La conducta operatoria autológica que observamos en el proceso de la confesión además de «anamnesis», incluye «prolepsis». Con éstas nos referimos a la reconstrucción de los episodios vividos que, a partir de la «anamnesis», hace el sujeto que confiesa. Tal reconstrucción opera siempre seleccionando unos elementos y segregando otros, de manera que el relato confesado va modificando, a medida que se hace, los recuerdos en los que se ha basado. La «anamnesis» se transforma así en una «prolepsis» que ha omitido aquellos detalles autobiográficos que no conjugan bien con los que se ha elegido resaltar, de manera que el «plan» o «programa» del autor quedaría definido precisamente por esas omisiones y selecciones que actúan como «normas» que guían la reconstrucción del discurso autobiográfico.

Los procesos de «anamnesis» y «prolepsis» que caracterizan el «momento autológico» de la confesión están siempre orientados a la interacción con otras personas, es decir, al «diálogo» con aquellos que de alguna manera asumen el papel de «confesor».

En la confesión individual el momento dialógico es un trámite de subjetividad, de toma de conciencia de la individualidad a través del apoyo o de la conformidad (del perdón, en términos cristianos) de otras subjetividades. El sujeto que confiesa presenta sus recuerdos ante los otros ordenados según secuencias que los doten del sentido necesario para que a través de ellos se logre el reconocimiento de su «yo singular». Los dialogismos construidos a través de este tipo de confesión buscan la recuperación de una individualidad entendida en un sentido muy parecido a lo que Antonio Gramsci, al tratar precisamente de la justificación de las autobiografías, llamaba «acto de orgullo» que exalta la propia originalidad, en la creencia de que «la vida propia es digna de ser narrada por original, distinta de las otras, porque la propia personalidad es original, distinta de las otras» («Justificación de las autobiografías», en Cuadernos de la cárcel).
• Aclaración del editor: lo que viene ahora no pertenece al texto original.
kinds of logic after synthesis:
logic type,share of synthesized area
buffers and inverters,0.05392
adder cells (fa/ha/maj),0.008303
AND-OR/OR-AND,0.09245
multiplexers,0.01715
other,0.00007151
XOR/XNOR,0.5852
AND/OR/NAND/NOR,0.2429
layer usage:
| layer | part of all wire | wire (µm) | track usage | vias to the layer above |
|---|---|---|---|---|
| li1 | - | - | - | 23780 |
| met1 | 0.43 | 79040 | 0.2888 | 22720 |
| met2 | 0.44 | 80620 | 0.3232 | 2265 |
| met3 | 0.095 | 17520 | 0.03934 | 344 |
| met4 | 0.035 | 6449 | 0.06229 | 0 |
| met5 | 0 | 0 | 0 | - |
### run.sh
#!/bin/bash
# OpenROAD 26Q1-2900-gdf79404cd8, Yosys 0.63+post, stock flow scripts
make -C /OpenROAD-flow-scripts/flow DESIGN_CONFIG=/design/flow/config.mk WORK_HOME=/design/flow/orfs finish
### design.v
`timescale 1ns / 1ps
module ClockDivider(
    input clk,
    input rst,
    output slowClk
    );
    reg[17:0] counter;
    always @ (posedge clk or posedge rst)
    begin
    if (rst)
    counter=6'b000000;
    else
    counter=counter+1; 
    end  
    assign slowClk=(counter<131072)?1'b1:1'b0;
endmodule
### constraint.sdc
current_design ClockDivider

set clk_period 2.5
set clk_io_pct 0.2

create_clock -name clk0 -period $clk_period [get_ports {clk}]

set non_clock_inputs [all_inputs -no_clocks]
set_input_delay [expr $clk_period * $clk_io_pct] -clock clk0 $non_clock_inputs
set_output_delay [expr $clk_period * $clk_io_pct] -clock clk0 [all_outputs]
### config.mk
export PLATFORM = sky130hd
export DESIGN_NAME = ClockDivider
export DESIGN_NICKNAME = ClockDivider
export VERILOG_FILES = /design/flow/design.v
export SDC_FILE = /design/flow/constraint.sdc
export NUM_CORES = 4
export LEC_CHECK = 1
export CORE_AREA = 10 10 86 86
export DIE_AREA = 0 0 96 96
`timescale 1ns / 1ps
module FSM(
    input clk,
    input rst,
    input FSMIn,
    input FSMOut,
    output reg Up,
    output reg Down
    );
    parameter IDLE  = 3'b00,StateUp = 3'b01,StateDown = 3'b11 ;
     reg   [1:0]          state        ; 
     reg   [1:0]          next_state   ; 
    always @ (*)
    begin 
    next_state=2'b00;
    case(state)
    IDLE:if(FSMIn==1'b1 && FSMOut==1'b0)
         begin
         next_state=StateUp;
         end
         else if (FSMIn==1'b0 && FSMOut==1'b1)
         begin
         next_state=StateDown;
         end
         else
         begin
         next_state=IDLE;
         end
  StateUp :next_state=IDLE;
  StateDown :next_state=IDLE;
  default :next_state=IDLE;
    endcase
    end
    always @ (posedge clk or posedge rst)
  begin 
    if (rst) 
    begin
      state <= IDLE;  
    end 
    else
     begin
      state <=next_state;
    end
  end
    always @(posedge clk or posedge rst)
    begin
    if (rst)
    begin
    Up=1'b0;
    Down=1'b0;
    end
    else
    begin
    case(state)
    IDLE:begin
    Up=1'b0;
    Down=1'b0;
    end
    StateUp:begin
    Up=1'b1;
    Down=1'b0;
    end
    StateDown:
    begin
    Up=1'b0;
    Down=1'b1;
    end
    default:
    begin
    Up=1'b0;
    Down=1'b0;
    end
    endcase
    end
    end
        endmodule
`timescale 1ns / 1ps
module MemTCountOne(
    input clk,
    input [2:0] PCount,
    output reg [4:0]  WTimeOfTCountOne
    );
   always @(posedge clk)
   begin
   case (PCount)
   3'b000:WTimeOfTCountOne=5'b00000;
   3'b001:WTimeOfTCountOne=5'b00011;
   3'b010:WTimeOfTCountOne=5'b00110;
   3'b011:WTimeOfTCountOne=5'b01001;
   3'b100:WTimeOfTCountOne=5'b01100;
   3'b101:WTimeOfTCountOne=5'b01111;
   3'b110:WTimeOfTCountOne=5'b10010;
   3'b111:WTimeOfTCountOne=5'b10101;
   default:WTimeOfTCountOne=5'b00000;
   endcase 
   end
endmodule
`timescale 1ns / 1ps
module MemTCountThree(
    input clk,
    input [2:0] PCount,
    output reg [4:0]  WTimeOfTCountThree
    );
   always @(posedge clk)
   begin
   case (PCount)
   3'b000:WTimeOfTCountThree=5'b00010;
   3'b001:WTimeOfTCountThree=5'b00011;
   3'b010:WTimeOfTCountThree=5'b00100;
   3'b011:WTimeOfTCountThree=5'b00101;
   3'b100:WTimeOfTCountThree=5'b00110;
   3'b101:WTimeOfTCountThree=5'b00111;
   3'b110:WTimeOfTCountThree=5'b01000;
   3'b111:WTimeOfTCountThree=5'b01001;
   default:WTimeOfTCountThree=5'b00000;
   endcase 
   end
endmodule
`timescale 1ns / 1ps
module MemTCountTwo(
    input clk,
    input [2:0] PCount,
    output reg [4:0]  WTimeOfTCountTwo
    );
   always @(posedge clk)
   begin
   case (PCount)
   3'b000:WTimeOfTCountTwo=5'b00010;
   3'b001:WTimeOfTCountTwo=5'b00011;
   3'b010:WTimeOfTCountTwo=5'b00101;
   3'b011:WTimeOfTCountTwo=5'b00110;
   3'b100:WTimeOfTCountTwo=5'b01000;
   3'b101:WTimeOfTCountTwo=5'b01001;
   3'b110:WTimeOfTCountTwo=5'b01011;
   3'b111:WTimeOfTCountTwo=5'b01100;
   default:WTimeOfTCountTwo=5'b00000;
   endcase 
   end
endmodule
`design/flow/design.v`:
```
module coinSensor(clk, reset, serialIn, write, penny, nickle, dime, quarter);
	input clk, reset, serialIn, write;
	output reg penny, nickle, dime, quarter;
	reg [9:0] currentCoin;
	reg previousWrite;
	always @ (posedge clk) begin
			penny   = 0;
			nickle  = 0;
			dime    = 0;
			quarter = 0;
		if (reset == 1) begin
			currentCoin = 0;
			previousWrite = 0;
		end  
		else if (reset == 0 && write == 1) begin
			currentCoin = currentCoin >> 1;
			currentCoin[9] = serialIn;
			previousWrite = 1;
		end  
		else if(reset == 0 && write == 0 && previousWrite == 1) begin
			senseCoin(currentCoin, penny, nickle, dime, quarter);
			previousWrite = 0;
		end
	end 
 	task senseCoin;
		input [9:0] currentCoin;
		output penny, nickle, dime, quarter;
		localparam pennyUp = 10'b10_1111_0011, pennyLow = 10'b10_1110_1001,
							 nickleUp = 10'b11_0100_1000, nickleLow = 10'b11_0011_1110,
							 dimeUp = 10'b10_1100_0110, dimeLow = 10'b10_1011_1100,
							 quarterUp = 10'b11_1100_0000, quarterLow = 10'b11_1011_0110;
		begin
		penny = 0;
		nickle = 0;
		dime  = 0;
		quarter = 0;
		if      (currentCoin <= pennyUp && currentCoin >= pennyLow)
			penny = 1;
		else if (currentCoin <= nickleUp && currentCoin >= nickleLow)
			nickle = 1;
		else if (currentCoin <= dimeUp && currentCoin >= dimeLow)
			dime = 1;
		else if (currentCoin <= quarterUp && currentCoin >= quarterLow)
			quarter = 1;
		end  
	endtask
endmodule
module piggyBank(clk, reset, penny, nickel, dime, quarter, apple, banana, carrot, date, credit);
	input clk, reset;
	input penny, nickel, dime, quarter;
	input apple, banana, carrot, date;
	output reg [7:0] credit;
	always @ (posedge clk) begin
		if(reset == 1) begin
			credit = 0;
		end else begin
			if(penny == 1) begin
				if (credit > 254)
					credit <= 255;
				else
					credit = credit + 1;
			end  
			if(nickel == 1) begin
				if (credit > 250)
					credit <= 255;
				else
					credit <= credit + 5;
			end  
			if(dime == 1) begin
				if (credit > 245)
					credit <= 255;
				else
					credit <= credit + 10;
			end  
			if(quarter == 1) begin
				if (credit > 230)
					credit <= 255;
				else
					credit <= credit + 25;
			end  
			if(apple == 1) begin
					credit <= credit - 75;
			end  
			if(banana == 1) begin
				credit <= credit - 20;
			end  
			if(carrot == 1) begin
					credit <= credit - 30;
			end  
			if(date == 1) begin
					credit <= credit - 40;
			end  
		end  
	end 
endmodule
module purchaseManager(clk, reset, buy, product, credit, apple, banana, carrot, date, error);
	input clk, reset;
	input buy;
	input [1:0] product;
	input [7:0] credit;
	output reg apple, banana, carrot, date, error;
	always @ (posedge clk) begin
			apple = 0;
			banana = 0;
			carrot = 0;
			date = 0;
			error = 0;
		if( reset == 0 & buy == 1) begin
			case(product)
				0: begin
						if(credit >= 75) apple = 1;
					 	else error = 1;
					 end
				1: begin
						if(credit >= 20) banana = 1;
					 	else error = 1;
					 end
				2: begin
						if(credit >= 30) carrot = 1;
					 	else error = 1;
					 end
				3: begin
						if(credit >= 40) date = 1;
					 	else error = 1;
					 end
			endcase
		end  
	end  
endmodule
module segment_decoder_7bit(count, a, b, c, d, e, f, g);
	input [3:0] count;
	output a, b, c, d, e, f, g;
	reg a, b, c, d, e, f, g;
	always@*
	begin
		case(count)
			4'h0 : {a,b,c,d,e,f,g} = 7'b000_0001; 
			4'h1 : {a,b,c,d,e,f,g} = 7'b100_1111; 
			4'h2 : {a,b,c,d,e,f,g} = 7'b001_0010; 
			4'h3 : {a,b,c,d,e,f,g} = 7'b000_0110; 
			4'h4 : {a,b,c,d,e,f,g} = 7'b100_1100; 
			4'h5 : {a,b,c,d,e,f,g} = 7'b010_0100; 
			4'h6 : {a,b,c,d,e,f,g} = 7'b010_0000; 
			4'h7 : {a,b,c,d,e,f,g} = 7'b000_1111; 
			4'h8 : {a,b,c,d,e,f,g} = 7'b000_0000; 
			4'h9 : {a,b,c,d,e,f,g} = 7'b000_0100; 
			4'ha : {a,b,c,d,e,f,g} = 7'b000_1000; 
			4'hb : {a,b,c,d,e,f,g} = 7'b110_0000; 
			4'hc : {a,b,c,d,e,f,g} = 7'b011_0001; 
			4'hd : {a,b,c,d,e,f,g} = 7'b100_0010; 
			4'he : {a,b,c,d,e,f,g} = 7'b011_0000; 
			4'hf : {a,b,c,d,e,f,g} = 7'b011_1000; 
		endcase
	end
endmodule
module sevenSegDispMngr(clk, reset, apple, banana, carrot, date, error, credit, digit1, digit0);
	input clk, reset;
	input apple, banana, carrot, date, error;
	input [7:0] credit;
	output [6:0] digit1, digit0;
	reg [3:0] count1, count0;
	reg [7:0] itemReg;
	reg [2:0] counter;
	segment_decoder_7bit decoder1(count1[3:0], digit1[6], digit1[5], digit1[4], digit1[3], digit1[2], digit1[1], digit1[0]);
	segment_decoder_7bit decoder0(count0[3:0], digit0[6], digit0[5], digit0[4], digit0[3], digit0[2], digit0[1], digit0[0]);
	always @ (posedge clk) begin
		count1 = 0;
		count0 = 0;
		if(reset == 0) begin
			if(apple == 1) begin
				itemReg = 8'hAA;
				counter = 6;
			end else if(banana == 1) begin
				itemReg = 8'hBB;
				counter = 6;
			end else if(carrot == 1) begin
				itemReg = 8'hCC;
				counter = 6;
			end else if(date == 1) begin
				itemReg = 8'hDD;
				counter = 6;
			end else if(error == 1) begin
				itemReg = 8'hEE;
				counter = 6;
			end  
			if(counter > 0) begin
				counter = counter - 1;
				count1 = itemReg[7:4];
				count0 = itemReg[3:0];
			end else begin
				count1 = credit[7:4];
				count0 = credit[3:0];
			end  
		end 
	end  
endmodule
module vendingMachine(clk, reset, serialIn, enable, buy, product, digit1, digit0);
	input clk, reset;
	input serialIn;
	input enable;
	input buy;
	input [1:0] product;
	output [6:0] digit1, digit0;
	wire penny, nickel, dime, quarter;
	wire apple, banana, carrot, date, error;
	wire [7:0] credit;
	coinSensor sensor(clk, reset, serialIn, enable, penny, nickel, dime, quarter);
	piggyBank bank(clk, reset, penny, nickel, dime, quarter, apple, banana, carrot, date, credit);
	purchaseManager purchaser(clk, reset, buy, product, credit, apple, banana, carrot, date, error);
	sevenSegDispMngr displayer(clk, reset, apple, banana, carrot, date, error, credit, digit1, digit0);
endmodule
```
La literatura autobiográfica exhibe la vida privada reconstruyéndola de tal manera que los lectores la presupongan efectivamente como «destino» del individuo, por eso el mecanismo de la «anamnesis» subjetiva recreada por el autor presenta el relato de los hechos que jalonan la autobiografía de manera que éstos aparecen siempre ante los lectores como necesarios, no como episodios debidos al azar. Los recuerdos biográficos que han sido reconstruidos como autologismos según operaciones prolépticas desempeñan, en el momento dialógico, el papel de objetivos derivados de determinados comportamientos o hechos concretos de la vida del autor, que éste presenta ahora entretejidos de tal manera que se vea en ellos un sentido. Los dialogismos de la confesión individual tienen como función primordial lograr una forma de catarsis o limpieza a través de la «reinserción» o restablecimiento de la identidad subjetiva y singular que los lectores u oyentes pudieran concederle al autor, en tanto reconocerían un «destino» en esa cadena de hechos sacados a la luz.

El «destino» que la autobiografía subjetiva presenta valiéndose del mecanismo de confesión individual está trazado desde la retrospectiva de un sujeto tomado como término a quo y proyectado desde la perspectiva de los fines subjetivos del memorialista. Desde ellos, los objetos de las prolepsis son descubiertos como objetivos de esas actuaciones del pasado que ahora se confiesan y que reciben su razón de ser, su sentido o «destino» de esas prolepsis.

Son muchas las obras literarias en las que el recurso de la confesión eleva la autobiografía a destino del individuo. Se repite en confesiones autobiográficas reales, como en las Confesiones de Rousseau, cuando éste idealiza su individualidad sentimental hacia un «destino» romántico que confluye en su doctrina naturalista, o en las de Goethe, hábilmente dispuestas para confluir en la idealización de un «yo heroico». Pero también lo apreciamos en ficciones autobiográficas como las desarrolladas en las novelas picarescas en las que los episodios de la vida del pícaro no son narrados al azar, sino que se desenvuelven uno de otro para erigirse en destino de ese antihéroe que durante el siglo XVI fue contrapunto del caballero.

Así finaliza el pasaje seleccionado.